Passionate about the brand, he is. The season was an ode to all things Y/Project, including the diffuse historical references that are the bedrock of Martens’ constructions. The bodysuits seen throughout, for example, cut high on the leg, took cues from the Elizabethan corset and its exaggerated line.
The Belgian designer moved in a more tailored direction, adding his distinctive voice to the sartorial conversation with multilapel blazers, elongated garments that needed to be folded onto themselves in order to be worn. These weightless layers, falling slightly differently every time you put them on, are his idea of personalization. The brand, he said, had always hinged on being able to create “not an army but diversity.”
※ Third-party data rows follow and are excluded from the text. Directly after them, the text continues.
## config.mk

```make
export PLATFORM = sky130hd
export DESIGN_NAME = pid_step_with_clamped_integral_top
export DESIGN_NICKNAME = d
export VERILOG_FILES = /design/src/rtl/core/pidc_pkg.sv /design/src/rtl/core/pid_step_with_clamped_integral_top.sv /design/src/rtl/core/pidc_state.sv /design/src/rtl/core/pidc_mult.sv /design/src/rtl/core/pidc_out.sv
export SDC_FILE = /design/constraint.sdc
export NUM_CORES = 2
export LEC_CHECK = 0
export BUFFER_PORTS_ARGS = -buffer_cell sky130_fd_sc_hd__clkbuf_2
export CORE_MARGIN = 10
export CORE_UTILIZATION = 55
export CTS_CLUSTER_SIZE = 28
export DETAILED_ROUTE_END_ITERATION = 8
export GPL_TIMING_DRIVEN = 0
export PLACE_DENSITY = 0.8
export SYNTH_ARGS = -nofsm -noshare
export SYNTH_HDL_FRONTEND = slang
export SYNTH_SLANG_ARGS = --single-unit
```

## constraint.sdc

```tcl
create_clock -name clk -period 15.2 [get_ports clk]
set_input_delay 1.52 -clock clk [delete_from_list [all_inputs] [get_ports clk]]
set_output_delay 1.52 -clock clk [all_outputs]
set_load 0.03 [all_outputs]
```

## src/rtl/core/pidc_pkg.sv

```systemverilog
`default_nettype none
// -----------------------------------------------------------------------------
// pidc_pkg
// Shared widths, register indexes and stage payload types for the PID step.
// -----------------------------------------------------------------------------
package pidc_pkg;

	localparam int SAMPLE_W  = 16;
	localparam int FRAC_BITS = 8;
	localparam int REG_W     = 16;
	localparam int IDX_W     = 3;
	localparam int DRIVE_W   = 24;

	// Limits scaled to the sample's fixed-point format.
	localparam int LIM_W   = REG_W + FRAC_BITS;
	localparam int ERR_W   = ((SAMPLE_W > REG_W) ? SAMPLE_W : REG_W) + 1;
	localparam int DER_W   = SAMPLE_W + 1;
	localparam int INTEG_W = 25;
	localparam int ISUM_W  = ((INTEG_W > ERR_W) ? INTEG_W : ERR_W) + 1;
	localparam int PROD_P_W = REG_W + ERR_W;
	localparam int PROD_I_W = REG_W + INTEG_W;
	localparam int PROD_D_W = REG_W + DER_W;
	localparam int PROD_MAX_W = (PROD_P_W > PROD_I_W) ?
		((PROD_P_W > PROD_D_W) ? PROD_P_W : PROD_D_W) :
		((PROD_I_W > PROD_D_W) ? PROD_I_W : PROD_D_W);
	localparam int ACC_W   = PROD_MAX_W + 2;
	localparam int SHIFT_W = ACC_W - FRAC_BITS;

	typedef enum logic [IDX_W-1:0] {
		REG_ENABLE   = 3'd0,
		REG_SETPOINT = 3'd1,
		REG_GAIN_P   = 3'd2,
		REG_GAIN_I   = 3'd3,
		REG_GAIN_D   = 3'd4,
		REG_OUT_MIN  = 3'd5,
		REG_OUT_MAX  = 3'd6
	} reg_idx_t;

	localparam logic signed [REG_W-1:0] OUT_MAX_RESET = 16'sd255;

	// Error, clamped integral and derivative for one transaction.
	typedef struct packed {
		logic signed [ERR_W-1:0]   err;
		logic signed [INTEG_W-1:0] integ;
		logic signed [DER_W-1:0]   der;
		logic                      upd;
	} terms_t;

	// The three gain products for one transaction.
	typedef struct packed {
		logic signed [PROD_P_W-1:0] prod_p;
		logic signed [PROD_I_W-1:0] prod_i;
		logic signed [PROD_D_W-1:0] prod_d;
		logic                       upd;
	} prods_t;

endpackage
`default_nettype wire

```

## src/rtl/core/pid_step_with_clamped_integral_top.sv

```systemverilog
`default_nettype none
// -----------------------------------------------------------------------------
// pid_step_with_clamped_integral_top
// Fixed-point PID step with clamped integral, four register stages.
// -----------------------------------------------------------------------------
// A sample moves through the s1, s2 and s3 registers to the output register.
// Throughput: one sample per cycle; the whole pipeline advances together and
// stalls only while a finished result waits at the output register.
// Reset: asynchronous, active low; clears integral, last sample, held drive and
// registers, except out_max which comes up at 255.
module pid_step_with_clamped_integral_top (
	input  wire logic                                  clk,
	input  wire logic                                  arst_n,
	input  wire logic                                  write_enable,
	input  wire logic [pidc_pkg::IDX_W-1:0]            reg_index,
	input  wire logic [pidc_pkg::REG_W-1:0]            write_data,
	input  wire logic                                  in_valid,
	output logic                                       in_ready,
	input  wire logic signed [pidc_pkg::SAMPLE_W-1:0]  sample,
	input  wire logic                                  clear,
	output logic                                       out_valid,
	input  wire logic                                  out_ready,
	output logic signed [pidc_pkg::DRIVE_W-1:0]        drive,
	output logic                                       updated
);

	localparam int RW = pidc_pkg::REG_W;

	logic                                 enable_q;
	logic signed [RW-1:0]                 setpoint_q;
	logic signed [RW-1:0]                 gain_p_q;
	logic signed [RW-1:0]                 gain_i_q;
	logic signed [RW-1:0]                 gain_d_q;
	logic signed [RW-1:0]                 out_min_q;
	logic signed [RW-1:0]                 out_max_q;
	logic signed [pidc_pkg::LIM_W-1:0]    lim_lo;
	logic signed [pidc_pkg::LIM_W-1:0]    lim_hi;
	logic                                 adv;
	logic                                 valid_s1;
	logic signed [pidc_pkg::SAMPLE_W-1:0] sample_s1;
	logic                                 clear_s1;
	pidc_pkg::terms_t                     terms_s2;
	logic                                 valid_s2;
	pidc_pkg::prods_t                     prods_s3;
	logic                                 valid_s3;

	always_ff @(posedge clk or negedge arst_n) begin
		if (!arst_n) begin
			enable_q <= 1'b0;
			setpoint_q <= '0;
			gain_p_q <= '0;
			gain_i_q <= '0;
			gain_d_q <= '0;
			out_min_q <= '0;
			out_max_q <= pidc_pkg::OUT_MAX_RESET;
		end else if (write_enable) begin
			unique case (reg_index)
				pidc_pkg::REG_ENABLE:   enable_q <= write_data[0];
				pidc_pkg::REG_SETPOINT: setpoint_q <= write_data;
				pidc_pkg::REG_GAIN_P:   gain_p_q <= write_data;
				pidc_pkg::REG_GAIN_I:   gain_i_q <= write_data;
				pidc_pkg::REG_GAIN_D:   gain_d_q <= write_data;
				pidc_pkg::REG_OUT_MIN:  out_min_q <= write_data;
				pidc_pkg::REG_OUT_MAX:  out_max_q <= write_data;
				default: ;
			endcase
		end
	end

	// Limits are given in whole units and compared in the sample's format.
	assign lim_lo = {out_min_q, {pidc_pkg::FRAC_BITS{1'b0}}};
	assign lim_hi = {out_max_q, {pidc_pkg::FRAC_BITS{1'b0}}};

	assign adv = !out_valid || out_ready;
	assign in_ready = adv;

	always_ff @(posedge clk or negedge arst_n) begin
		if (!arst_n) begin
			valid_s1 <= 1'b0;
		end else if (adv) begin
			valid_s1 <= in_valid;
		end
	end

	always_ff @(posedge clk) begin
		if (adv) begin
			sample_s1 <= sample;
			clear_s1 <= clear;
		end
	end

	pidc_state u_state (
		.clk       (clk),
		.arst_n    (arst_n),
		.adv       (adv),
		.valid_s1  (valid_s1),
		.sample_s1 (sample_s1),
		.clear_s1  (clear_s1),
		.enable    (enable_q),
		.setpoint  (setpoint_q),
		.lim_lo    (lim_lo),
		.lim_hi    (lim_hi),
		.terms_s2  (terms_s2),
		.valid_s2  (valid_s2)
	);

	pidc_mult u_mult (
		.clk      (clk),
		.arst_n   (arst_n),
		.adv      (adv),
		.valid_s2 (valid_s2),
		.terms_s2 (terms_s2),
		.gain_p   (gain_p_q),
		.gain_i   (gain_i_q),
		.gain_d   (gain_d_q),
		.prods_s3 (prods_s3),
		.valid_s3 (valid_s3)
	);

	pidc_out u_out (
		.clk         (clk),
		.arst_n      (arst_n),
		.adv         (adv),
		.valid_s3    (valid_s3),
		.prods_s3    (prods_s3),
		.lim_lo      (lim_lo),
		.lim_hi      (lim_hi),
		.drive_q     (drive),
		.updated_q   (updated),
		.out_valid_q (out_valid)
	);

endmodule
`default_nettype wire

```

## src/rtl/core/pidc_state.sv

```systemverilog
`default_nettype none
// -----------------------------------------------------------------------------
// pidc_state
// Error, integral update with clamp and derivative; holds integral and last sample.
// -----------------------------------------------------------------------------
module pidc_state (
	input  wire logic                                  clk,
	input  wire logic                                  arst_n,
	input  wire logic                                  adv,
	input  wire logic                                  valid_s1,
	input  wire logic signed [pidc_pkg::SAMPLE_W-1:0]  sample_s1,
	input  wire logic                                  clear_s1,
	input  wire logic                                  enable,
	input  wire logic signed [pidc_pkg::REG_W-1:0]     setpoint,
	input  wire logic signed [pidc_pkg::LIM_W-1:0]     lim_lo,
	input  wire logic signed [pidc_pkg::LIM_W-1:0]     lim_hi,
	output pidc_pkg::terms_t                           terms_s2,
	output logic                                       valid_s2
);

	localparam int EW = pidc_pkg::ERR_W;
	localparam int SW = pidc_pkg::SAMPLE_W;
	localparam int RW = pidc_pkg::REG_W;
	localparam int IW = pidc_pkg::INTEG_W;
	localparam int UW = pidc_pkg::ISUM_W;
	localparam int LW = pidc_pkg::LIM_W;
	localparam int DW = pidc_pkg::DER_W;

	logic signed [IW-1:0] integ_q;
	logic signed [SW-1:0] prev_q;
	logic signed [EW-1:0] err;
	logic signed [UW-1:0] isum;
	logic signed [UW-1:0] hi_ext;
	logic signed [UW-1:0] lo_ext;
	logic signed [IW-1:0] integ_new;
	logic signed [DW-1:0] der;

	always_comb begin
		err = {{(EW-RW){setpoint[RW-1]}}, setpoint} - {{(EW-SW){sample_s1[SW-1]}}, sample_s1};
		isum = {{(UW-IW){integ_q[IW-1]}}, integ_q} + {{(UW-EW){err[EW-1]}}, err};
		hi_ext = {{(UW-LW){lim_hi[LW-1]}}, lim_hi};
		lo_ext = {{(UW-LW){lim_lo[LW-1]}}, lim_lo};
		// The upper limit is checked first; with crossed limits a sum above it settles on it, any other on the lower.
		if (isum > hi_ext) begin
			integ_new = hi_ext[IW-1:0];
		end else if (isum < lo_ext) begin
			integ_new = lo_ext[IW-1:0];
		end else begin
			integ_new = isum[IW-1:0];
		end
		der = {sample_s1[SW-1], sample_s1} - {prev_q[SW-1], prev_q};
	end

	always_ff @(posedge clk or negedge arst_n) begin
		if (!arst_n) begin
			integ_q <= '0;
			prev_q <= '0;
			valid_s2 <= 1'b0;
		end else if (adv) begin
			valid_s2 <= valid_s1;
			if (valid_s1) begin
				if (clear_s1) begin
					integ_q <= '0;
					prev_q <= '0;
				end else if (enable) begin
					integ_q <= integ_new;
					prev_q <= sample_s1;
				end
			end
		end
	end

	always_ff @(posedge clk) begin
		if (adv) begin
			terms_s2.err <= err;
			terms_s2.integ <= integ_new;
			terms_s2.der <= der;
			terms_s2.upd <= !clear_s1 && enable;
		end
	end

endmodule
`default_nettype wire

```

## src/rtl/core/pidc_mult.sv

```systemverilog
`default_nettype none
// -----------------------------------------------------------------------------
// pidc_mult
// The three gain multiplications, registered.
// -----------------------------------------------------------------------------
module pidc_mult (
	input  wire logic                              clk,
	input  wire logic                              arst_n,
	input  wire logic                              adv,
	input  wire logic                              valid_s2,
	input  wire pidc_pkg::terms_t                  terms_s2,
	input  wire logic signed [pidc_pkg::REG_W-1:0] gain_p,
	input  wire logic signed [pidc_pkg::REG_W-1:0] gain_i,
	input  wire logic signed [pidc_pkg::REG_W-1:0] gain_d,
	output pidc_pkg::prods_t                       prods_s3,
	output logic                                   valid_s3
);

	logic signed [pidc_pkg::PROD_P_W-1:0] prod_p;
	logic signed [pidc_pkg::PROD_I_W-1:0] prod_i;
	logic signed [pidc_pkg::PROD_D_W-1:0] prod_d;

	always_comb begin
		prod_p = gain_p * $signed(terms_s2.err);
		prod_i = gain_i * $signed(terms_s2.integ);
		prod_d = gain_d * $signed(terms_s2.der);
	end

	always_ff @(posedge clk or negedge arst_n) begin
		if (!arst_n) begin
			valid_s3 <= 1'b0;
		end else if (adv) begin
			valid_s3 <= valid_s2;
		end
	end

	always_ff @(posedge clk) begin
		if (adv) begin
			prods_s3.prod_p <= prod_p;
			prods_s3.prod_i <= prod_i;
			prods_s3.prod_d <= prod_d;
			prods_s3.upd <= terms_s2.upd;
		end
	end

endmodule
`default_nettype wire

```

## src/rtl/core/pidc_out.sv

```systemverilog
`default_nettype none
// -----------------------------------------------------------------------------
// pidc_out
// Sums the products, drops the fraction, clamps and holds the drive.
// -----------------------------------------------------------------------------
module pidc_out (
	input  wire logic                                 clk,
	input  wire logic                                 arst_n,
	input  wire logic                                 adv,
	input  wire logic                                 valid_s3,
	input  wire pidc_pkg::prods_t                     prods_s3,
	input  wire logic signed [pidc_pkg::LIM_W-1:0]    lim_lo,
	input  wire logic signed [pidc_pkg::LIM_W-1:0]    lim_hi,
	output logic signed [pidc_pkg::DRIVE_W-1:0]       drive_q,
	output logic                                      updated_q,
	output logic                                      out_valid_q
);

	localparam int AW  = pidc_pkg::ACC_W;
	localparam int PW  = pidc_pkg::PROD_P_W;
	localparam int IW  = pidc_pkg::PROD_I_W;
	localparam int DW  = pidc_pkg::PROD_D_W;
	localparam int SHW = pidc_pkg::SHIFT_W;
	localparam int LW  = pidc_pkg::LIM_W;
	localparam int OW  = pidc_pkg::DRIVE_W;

	logic signed [OW-1:0]  held_q;
	logic signed [AW-1:0]  acc;
	logic signed [SHW-1:0] shifted;
	logic signed [SHW-1:0] hi_ext;
	logic signed [SHW-1:0] lo_ext;
	logic signed [SHW-1:0] clamped;
	logic signed [OW-1:0]  drive_new;

	always_comb begin
		acc = {{(AW-PW){prods_s3.prod_p[PW-1]}}, prods_s3.prod_p}
			+ {{(AW-IW){prods_s3.prod_i[IW-1]}}, prods_s3.prod_i}
			+ {{(AW-DW){prods_s3.prod_d[DW-1]}}, prods_s3.prod_d};
		// Dropping the low bits of a two's complement value rounds towards minus infinity.
		shifted = acc[AW-1:pidc_pkg::FRAC_BITS];
		hi_ext = {{(SHW-LW){lim_hi[LW-1]}}, lim_hi};
		lo_ext = {{(SHW-LW){lim_lo[LW-1]}}, lim_lo};
		if (shifted > hi_ext) begin
			clamped = hi_ext;
		end else if (shifted < lo_ext) begin
			clamped = lo_ext;
		end else begin
			clamped = shifted;
		end
		drive_new = clamped[OW-1:0];
	end

	always_ff @(posedge clk or negedge arst_n) begin
		if (!arst_n) begin
			held_q <= '0;
			out_valid_q <= 1'b0;
		end else if (adv) begin
			out_valid_q <= valid_s3;
			if (valid_s3 && prods_s3.upd) begin
				held_q <= drive_new;
			end
		end
	end

	always_ff @(posedge clk) begin
		if (adv) begin
			drive_q <= prods_s3.upd ? drive_new : held_q;
			updated_q <= prods_s3.upd;
		end
	end

endmodule
`default_nettype wire
```

# Yosys cells after proc, flatten, opt, wreduce, memory -nomap -nowiden
# Index checks and enable logic that the tools add are counted.
# W data, S select, Z words.
dict set report totals {
  regBits 376
  inputBits 41
  output_inout_bits 27
  elab_cells 69
}
dict set report op_classes {
  add_sub_neg 5
  multipliers 3
  order_cmp 4
  eq_ne 6
  muxes 9
  n_reduce_logical 16
}
# op n
set ops {}
lappend ops {{$mux W25} 4}
lappend ops {{$mux W24} 3}
lappend ops {{$mul A16 B17 Y33} 2}
lappend ops {{$add A42 B33 Y43} 1}
lappend ops {{$add A33 B41 Y42} 1}
lappend ops {{$mul A16 B25 Y41} 1}
lappend ops {{$gt A35 B24 Y1} 1}
lappend ops {{$lt A35 B24 Y1} 1}
lappend ops {{$sub A16 B16 Y17} 2}
lappend ops {{$mux W16} 2}
lappend ops {{$add A25 B17 Y26} 1}
lappend ops {{$gt A26 B24 Y1} 1}
lappend ops {{$lt A26 B24 Y1} 1}
lappend ops {{$reduce_and A2 Y1} 8}
lappend ops {{$eq A3 B3 Y1 const B} 3}
lappend ops {{$eq A3 B2 Y1 const B} 2}
lappend ops {{$eq A3 B1 Y1 const B} 1}
lappend ops {{$logic_not A3 Y1} 1}
lappend ops {{$reduce_and A3 Y1} 1}
lappend ops {{$logic_and A1 B1 Y1} 2}
lappend ops {{$logic_not A1 Y1} 2}
lappend ops {{$reduce_bool A2 Y1} 1}
lappend ops {{$logic_or A1 B1 Y1} 1}

# Depth between registers and ports, before layout
dict set report logic_depth {
  word_depth 7
  ltp_mapped 36
}

# Hierarchy
# A second synthesis with hierarchy kept.
dict set report hier_totals {
  cells_unflattened 6065
  area_unflattened_um2 58503.6
}
# mod instances cells_per_inst area_each_um2
set modules_own_cells {}
lappend modules_own_cells {pidc_mult 1 4031 38115.3}
lappend modules_own_cells {pidc_state 1 918 8445.6}
lappend modules_own_cells {pidc_out 1 884 7531.0}
lappend modules_own_cells {pid_step_with_clamped_integral_top 1 232 4411.7}

# Worst setup path after synthesis
# Ideal clock, no wire load.
dict set report synth_timing {
  path_type {in2reg}
  startpoint {input out_ready}
  endpoint {register u_out.held_q[20]}
  setup_ns 0.125
  t_arrival_ns 9.667
  required_ns 15.075
  path_slack_ns 5.408
  stages 5
  path_cell_list {nand2b_1 -> clkbuf_1 -> nand3_1 -> clkbuf_1 -> mux2_2}
}
dict set report synth_between {
  elab_chain_cells 2
}
# element line
set synth_rtl {}
lappend synth_rtl {{start, declared} pid_step_with_clamped_integral_top.sv:22} ;# input wire logic out_ready,
lappend synth_rtl {{$logic_or A1 B1 Y1} pid_step_with_clamped_integral_top.sv:74} ;# assign adv = !out_valid || out_ready;
lappend synth_rtl {{via in_ready} pid_step_with_clamped_integral_top.sv:18} ;# output logic in_ready,
lappend synth_rtl {{$reduce_and A2 Y1 (no line)} n/a}
lappend synth_rtl {{end signal, assigned} pidc_out.sv:60} ;# held_q <= drive_new;
lappend synth_rtl {{end, declared} pidc_out.sv:27} ;# logic signed [OW-1:0] held_q;
# The timed path passes the listed nets, and every way through them passes these cells.
# A chain may end at the register's enable or synchronous reset.

# Worst setup path in the final report
dict set report layout_timing {
  startpoint {register sample_s1[1] in the netlist's numbering}
  endpoint {register u_state.integ_q[16]}
}
dict set report layout_between {
  elab_chain_cells 7
  word_cells_on_any_way 8
  cone_classes {add/sub: 2; order compare: 2; mux: 4}
}
# element line
set layout_rtl {}
lappend layout_rtl {{start, declared} pid_step_with_clamped_integral_top.sv:40} ;# logic signed [pidc_pkg::SAMPLE_W-1:0] sample_s1;
lappend layout_rtl {{start signal, assigned} pid_step_with_clamped_integral_top.sv:87} ;# sample_s1 <= sample;
lappend layout_rtl {{$sub A16 B16 Y17 (*)} pidc_state.sv:39} ;# err = {{(EW-RW){setpoint[RW-1]}}, setpoint} - {{(EW-SW){sample_s1[SW-1]}}, sample_s1};
lappend layout_rtl {{via u_state.err[11]} pidc_state.sv:31} ;# logic signed [EW-1:0] err;
lappend layout_rtl {{$add A25 B17 Y26 (*)} pidc_state.sv:40} ;# isum = {{(UW-IW){integ_q[IW-1]}}, integ_q} + {{(UW-EW){err[EW-1]}}, err};
lappend layout_rtl {{$lt A26 B24 Y1} pidc_state.sv:46} ;# end else if (isum < lo_ext) begin
lappend layout_rtl {{$mux W25} pidc_state.sv:46}
lappend layout_rtl {{$mux W25 (*)} pidc_state.sv:44} ;# if (isum > hi_ext) begin
lappend layout_rtl {{via u_state.integ_new[16]} pidc_state.sv:35} ;# logic signed [IW-1:0] integ_new;
lappend layout_rtl {{$mux W25 (*)} pidc_state.sv:65} ;# end else if (enable) begin
lappend layout_rtl {{$mux W25 (*)} pidc_state.sv:62} ;# if (clear_s1) begin
lappend layout_rtl {{end signal, assigned} pidc_state.sv:66} ;# integ_q <= integ_new;
lappend layout_rtl {{end, declared} pidc_state.sv:29} ;# logic signed [IW-1:0] integ_q;
# The timed path passes the listed nets; every way through them passes the cells marked *. The select of a mux whose other input is x is not followed.

==> results.toml <==
[die]
dieArea_um2 = 114000
io_pins = 68
die_x_um = 338
die_h_um = 338
core-area_um2 = 100000
rows = 116
initial_core_util_pct = 55.5

[clock_network]
h-tree-depth = 2
clock-sinks = 376
cts_buffers = 45
clock_latency_ns = 0.62
cts_tree = "built"
clockBufferDepth = 3
post_cts_buffers = 0
cts_resized = 0
clk_pin_slew_ns = 0.06
cts_hold_buf = 0
root_buffer = "clkbuf_16"

[route]
antenna_left = 0
wl_per_cell_um = 22.3
drt_iter0_drc = 3338
wirelength_mm = 161
viasPerCell = 5.67
dr.pass1.iters = 7
num_vias = 41000
drc = 0

[min_path]
holdPathStages = 0
holdCritPathClass = "register to register"
hp-start = "u_state.terms_s2[0]"
worstHoldEndpoint = "u_mult.prods_s3[0]"

[sta]
drv_slew = 0
skew_ns = 0.0400
grt_setup_unrepaired = "false"
period_share_pct = 68.4
fin_setup_tns_ns = 0
fin_crit_ns = 10.39
tightest_slew_ns = 1.39
setup-violations-final = 0
hold_viol = 0
fmax_mhz = 96.2
relSlewSlack_pct = 6.60
setup_slack_ns = 4.81

[cells_and_area]
num-fill-cells = 8323
fin_util_pct = 59.2
multiInputGateArea_um2 = 39900
area_growth_pct = 6.60
regArea_um2 = 10500
final_cell_mix = "1,212 x inv_1, 983 x fa_1, 703 x nand2_1, 458 x ha_1, 356 x and2_1"
final_common_cell = "inv_1"
fin_cells = 7228
drive_gt1_share_pct = 4.79
nets = 7307

[synthesis]
synth_edf_count = 210
yosysWarnings = 0
yosys.area.top_type = "fa_1"
ys_types = 74
postSynthAreaPerCell_um2 = 9.76
syn_nets = 7189
ys_ff_latch = 376
synth-simple-area-share_pct = 13.1
synth.cell_area_um2 = 55700
async_reset_ff_share_pct = 44.1
synthAdderAreaFrac_pct = 45.6
synthCells = 5707
synth_top_cell_area_share_pct = 35.3
ys_seq_area_share_pct = 18.8
synth_top_family_by_area = "adder cells"
synth_mux_area_share_pct = 2.24
ys.flop_type = "edfxtp_1"
synth-xor-area-share_pct = 2.80
synth-compound-area-share_pct = 7.99
ys_top_cells_by_area = "fa_1 35%, edfxtp_1 11%, ha_1 10%"

[run_status]
run_status = "finished, final reports clean"

[setup_path]
start_kind = "register"
rrSetupSlack_ns = 4.81
worstPathArrival_ns = 10.89
r2r_end = "u_state.integ_q[16]"
reg2reg_depth = 33
required_ns = 15.70
crit_type = "register to register"
slowest_stage = "a2111oi_0"
critPathMaxStageDelay_ns = 0.86
worstSetupEndpointType = "register"
cp_max_fo = 10
rr_startpoint = "sample_s1[1]"

[global_routing]
antenna_found_initial = 11
grt_usage_pct = 28.3
grt_pass1_wl_mm = 250
grt_pass1_vias = 43300
grt_max_degree = 99
grt_overflow_total = 0

[placement]
dp_hpwl_mm = 134
placement.setup.worst_slack_ns = 5.25
place_congestion = 1.02
io_buffers = 65
place.detailed.instances = 7134

[flow_run]
drv_cap = 0
==> routing by layer <==
metal	track usage (%)	up-vias	wire length, µm
li1	-	18100	-
met1	36.1	20700	62200
met2	44.8	1813	74000
met5	0.467	-	68
met4	15.7	2	10500
met3	5.82	449	14100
Then, those trousers. This season’s spin on his now signature V-cut waistband was a high-waisted black denim version with an integrated G-string that was paired with an abbreviated snake print bodysuit. The look will no doubt find its way on some attention-seeker looking to score social buzz. For those who want to dabble, Martens also made easier versions made from tailored slacks, or even out of straight skirts — he promised they’d come with matching cycling shorts for the more demure wearer.
There’s a lot to be said about marching to the beat of one’s own drum, and there’s no doubt Martens has put Y/Project in a sweet style spot thanks to buzzy silhouettes that kowtow to no one influence. But this show didn’t produce the bone-deep thrill that Y/Project normally elicits.